A Congress sidelined on its own war

The political reaction in Washington was anything but unified. Republicans in the Senate, joined by a handful of Democrats, on Sunday afternoon blocked a Democratic-led resolution that would have forced a public debate on Trump’s war-making authority and required fresh congressional authorization for any continued strikes against Iran. It was the eighth time senators had been asked to weigh in on the war, and the eighth time the chamber’s leadership has declined to schedule a binding vote. Speaker Mike Johnson has held a similar line in the House, where a bipartisan war-powers resolution passed in early June but was never sent to the president’s desk. The deal now being signed on Friday will therefore land as a fait accompli, with lawmakers reduced to post-hoc oversight rather than up-front consent.

Democrats seized on that asymmetry. Senator Tim Kaine, the chamber’s most persistent war-powers advocate, said the administration’s refusal to share the text of the memorandum “before, during, or after the signing” amounts to a categorical rejection of Article I authority. House Minority Leader Hakeem Jeffries used the moment to announce a formal request for classified briefings on every commitment Tehran has made, particularly the verification regime that will replace the International Atomic Energy Agency’s collapsed inspections framework. Progressive groups went further, filing an emergency petition in federal court seeking a temporary injunction that would freeze any drawdown of U.S. forces until the full text of the deal is published. Whether that litigation gains traction will depend largely on the same Supreme Court that, in a separate decision hours earlier, had effectively given the administration a green light on trade.

The tariff green light

Just before noon, the justices declined to review a lower-court ruling that had upheld the first-term duties Trump imposed on Chinese imports under Section 301 of the Trade Act of 1974. The challengers — a coalition of flooring and electronics manufacturers led by HMTX Industries — had argued that the executive branch is using a “modest modification provision” as a loophole to conduct “an open-ended trade war” without congressional limits. The court’s refusal to hear the case, paired with its February decision striking down Trump’s emergency IEEPA tariffs, has produced an unusual equilibrium: the most aggressive tariffs are dead, but the older statutory authority is now fortified. Trade Representative Jamieson Greer moved within hours to propose new duties of up to 12.5 percent on imports from sixty countries over forced-labor practices, a step that independent budget analysts say could replace roughly half the revenue the IEEPA ruling cost the Treasury.

What to watch this week

For lawmakers in both parties, the message is hard to miss. On the war in Iran, the administration acted first and disclosed later. On tariffs, the administration acted first and waited for the courts to catch up. Congress has not voted to authorize either policy, and the courts have so far declined to stop them. That dynamic is now the central question of the new political season: whether a Republican-controlled legislature, confronting a president who treats executive action as a default rather than an exception, can find a mechanism — sanctions oversight, appropriations riders, or a revived war-powers resolution — to reassert its constitutional role before Friday’s signing converts the deal into binding international law.

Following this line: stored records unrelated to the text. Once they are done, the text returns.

From an optimization exercise on the open Yosys and OpenROAD flow, aimed at small area; shortcuts taken in it are not production practice. Function was checked by simulation only, so behaviour that the tests miss may differ from the original. Power figures rest on the tool's default switching activity, not on a simulated workload.

middle:
// ddmtd
module ddmtd
#(
  parameter integer COUNTER_BIT_WIDTH = 16
)
(
  input  wire rst_n_ddmtdclk_i,
  input  wire clk_a_i,
  input  wire clk_b_i,
  input  wire clk_ddmtd_i,
  input  wire [15:0]  deglitch_threshold_i,
  output wire signed [COUNTER_BIT_WIDTH-1:0] phase_diff_o,
  output reg                                 phase_diff_p_o
);
  wire [15:0] rel_a, rel_b;
  wire        tag_a_p, tag_b_p;
  deglitcher deglitcher_inst_a (
    .rst_n_ddmtdclk_i     (rst_n_ddmtdclk_i),
    .clk_in_i             (clk_a_i),
    .clk_ddmtd_i          (clk_ddmtd_i),
    .deglitch_threshold_i (deglitch_threshold_i),
    .tag_o                (rel_a),
    .tag_p_o              (tag_a_p)
  );
  deglitcher deglitcher_inst_b (
    .rst_n_ddmtdclk_i     (rst_n_ddmtdclk_i),
    .clk_in_i             (clk_b_i),
    .clk_ddmtd_i          (clk_ddmtd_i),
    .deglitch_threshold_i (deglitch_threshold_i),
    .tag_o                (rel_b),
    .tag_p_o              (tag_b_p)
  );
  reg  wait_a, wait_b;
  wire wait_tag = ~(wait_a | wait_b);
  wire done_a   = wait_a & tag_a_p;                  
  wire done_b   = wait_b & tag_b_p;                  
  wire both     = wait_tag & tag_a_p & tag_b_p;      
  wire only_a   = wait_tag & tag_a_p & ~tag_b_p;     
  wire only_b   = wait_tag & tag_b_p & ~tag_a_p;     
  always @(posedge clk_ddmtd_i) begin
    if (!rst_n_ddmtdclk_i) begin
      phase_diff_p_o <= 1'b0;
      wait_a         <= 1'b0;
      wait_b         <= 1'b0;
    end else begin
      phase_diff_p_o <= both | done_a | done_b;
      wait_a         <= only_b | (wait_a & ~tag_a_p);
      wait_b         <= only_a | (wait_b & ~tag_b_p);
    end
  end
  reg  [15:0] temp;
  wire        a_rel_b  = tag_b_p & ~wait_a;                
  wire        a_temp   = wait_a | (wait_b & ~tag_b_p);     
  wire        b_nrel_a = only_a | both | done_a;
  wire        b_ones   = wait_b & ~tag_b_p;
  wire        ci       = ~(wait_b | only_a);
  wire [15:0] a = ({16{a_rel_b}} & rel_b) | ({16{a_temp}} & temp);
  wire [15:0] b = ({16{b_nrel_a}} & ~rel_a) | ({16{done_b}} & temp) | {16{b_ones}};
  wire [15:0] g = a & b;
  wire [15:0] p = a ^ b;
  wire [16:0] c;
  assign c[0] = ci;
  genvar k;
  generate
    for (k = 0; k < 16; k = k + 4) begin : cla
      assign c[k+1] = g[k]   | (p[k]   & c[k]);
  ...
Size in the first run: roughly 490 cells after synthesis, roughly 0.0043 mm² of cells after synthesis.
clock: 4.0 ns
lec_check: 0
cap_margin: 0
core_margin: 2
core_utilization: 60
cts_buf_list: sky130_fd_sc_hd__clkbuf_4 sky130_fd_sc_hd__clkbuf_8
gpl_timing_driven: 0
slew_margin: 0
standard.sh (not shown) runs the stock make flow with config.mk's settings and CLKGATE_MAP_FILE= SYNTH_SCRIPT=/design/flow/synth_recipe.tcl, a recipe that flattens the netlist after the stock synthesis.
==> flow/flow/run.sh <==
#!/bin/bash
# The standard layout (standard.sh), with three changes:
#  - synthesis leaves the adders to ABC (no extract_fa into ha/fa cells) and
#    maps the logic with an area-oriented ABC script (flow/area.abc) instead of
#    ORFS's speed script; everything else in synthesis, and so every register,
#    is as in the standard synthesis;
#  - the port buffers are the smallest buffer (buf_1);
#  - clock tree synthesis adds no dummy loads.
set -e
W=$(pwd)
export BUFFER_PORTS_ARGS="-buffer_cell sky130_fd_sc_hd__buf_1"
export CTS_ARGS="-sink_clustering_enable -repair_clock_nets -dont_use_dummy_load -buf_list {sky130_fd_sc_hd__clkbuf_4 sky130_fd_sc_hd__clkbuf_8}"
cat > "$W/flow_synth.tcl" <<EOT
proc extract_fa {args} {
  puts "flow: extract_fa skipped; abc maps the adders"
}
proc abc {args} {
  set i [lsearch -exact \$args -script]
  if { \$i >= 0 } { lset args [expr { \$i + 1 }] $W/flow/area.abc }
  yosys abc {*}\$args
}
source $W/synth_recipe.tcl
EOT
bash standard.sh SYNTH_SCRIPT="$W/flow_synth.tcl" finish > standard.log 2>&1
==> flow/flow/area.abc <==
&get -n
&st
&dch
&nf -R 1000
&put
Per the final summary, middle finished and its layout is clean on timing, DRC and antenna.
Setup changes, middle to west
Settings: putting PLACE_DENSITY at 0.45 where nothing was set.
==> flow/flow/run.sh <==
#!/bin/bash
# The standard layout (standard.sh), with three changes:
#  - synthesis maps the logic with an area-oriented ABC script (flow/area.abc)
#    instead of ORFS's speed script; everything else in synthesis, and so every
#    register, is as in the standard synthesis;
#  - the port buffers are the smallest buffer (buf_1);
#  - clock tree synthesis adds no dummy loads.
set -e
W=$(pwd)
export BUFFER_PORTS_ARGS="-buffer_cell sky130_fd_sc_hd__buf_1"
export CTS_ARGS="-sink_clustering_enable -repair_clock_nets -dont_use_dummy_load -buf_list {sky130_fd_sc_hd__clkbuf_4 sky130_fd_sc_hd__clkbuf_8}"
cat > "$W/flow_synth.tcl" <<EOT
proc abc {args} {
  set i [lsearch -exact \$args -script]
  if { \$i >= 0 } { lset args [expr { \$i + 1 }] $W/flow/area.abc }
  yosys abc {*}\$args
}
source $W/synth_recipe.tcl
EOT
bash standard.sh SYNTH_SCRIPT="$W/flow_synth.tcl" finish > standard.log 2>&1
==> flow/flow/area.abc <==
&get -n
&st
&syn2
&dch -f
&nf -a -R 1000
&put
In west, the synthesized netlist net count came out about 1.8% above the value in middle.
Cell count after placement for west: 19 down relative to middle
Compared to middle, west has synthesized-area fraction occupied by ao, oa, aoi and oai cells 1.4 points higher.
Compared with middle, west shows vias after detailed routing that has gone down by a few percent.
Looking at middle and west, the final area is a wash.
From middle to west the numbers moved as follows: wire length on met3 went down; ratio of routed vias to standard cells lower; signal arrival time at the worst endpoint has increased.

Three dates now matter more than any speech from the podium. Friday’s formal signing in Washington will set the diplomatic clock, but the more revealing moment will come earlier in the week, when the Office of the Director of National Intelligence is expected to deliver its delayed assessment of Iran’s residual enrichment capacity. Lawmakers will then have roughly seventy-two hours to decide whether to read that assessment in a closed briefing, demand a public hearing, or simply wave the deal through. The choice they make will tell the country, and the markets, whether the constitutional balance that the Framers built around the power to declare war still means anything in 2026 — or whether, like so many other checks, it has been quietly outsourced to the executive branch and the courts. That question, more than the text of any single memorandum, is what this week is really about.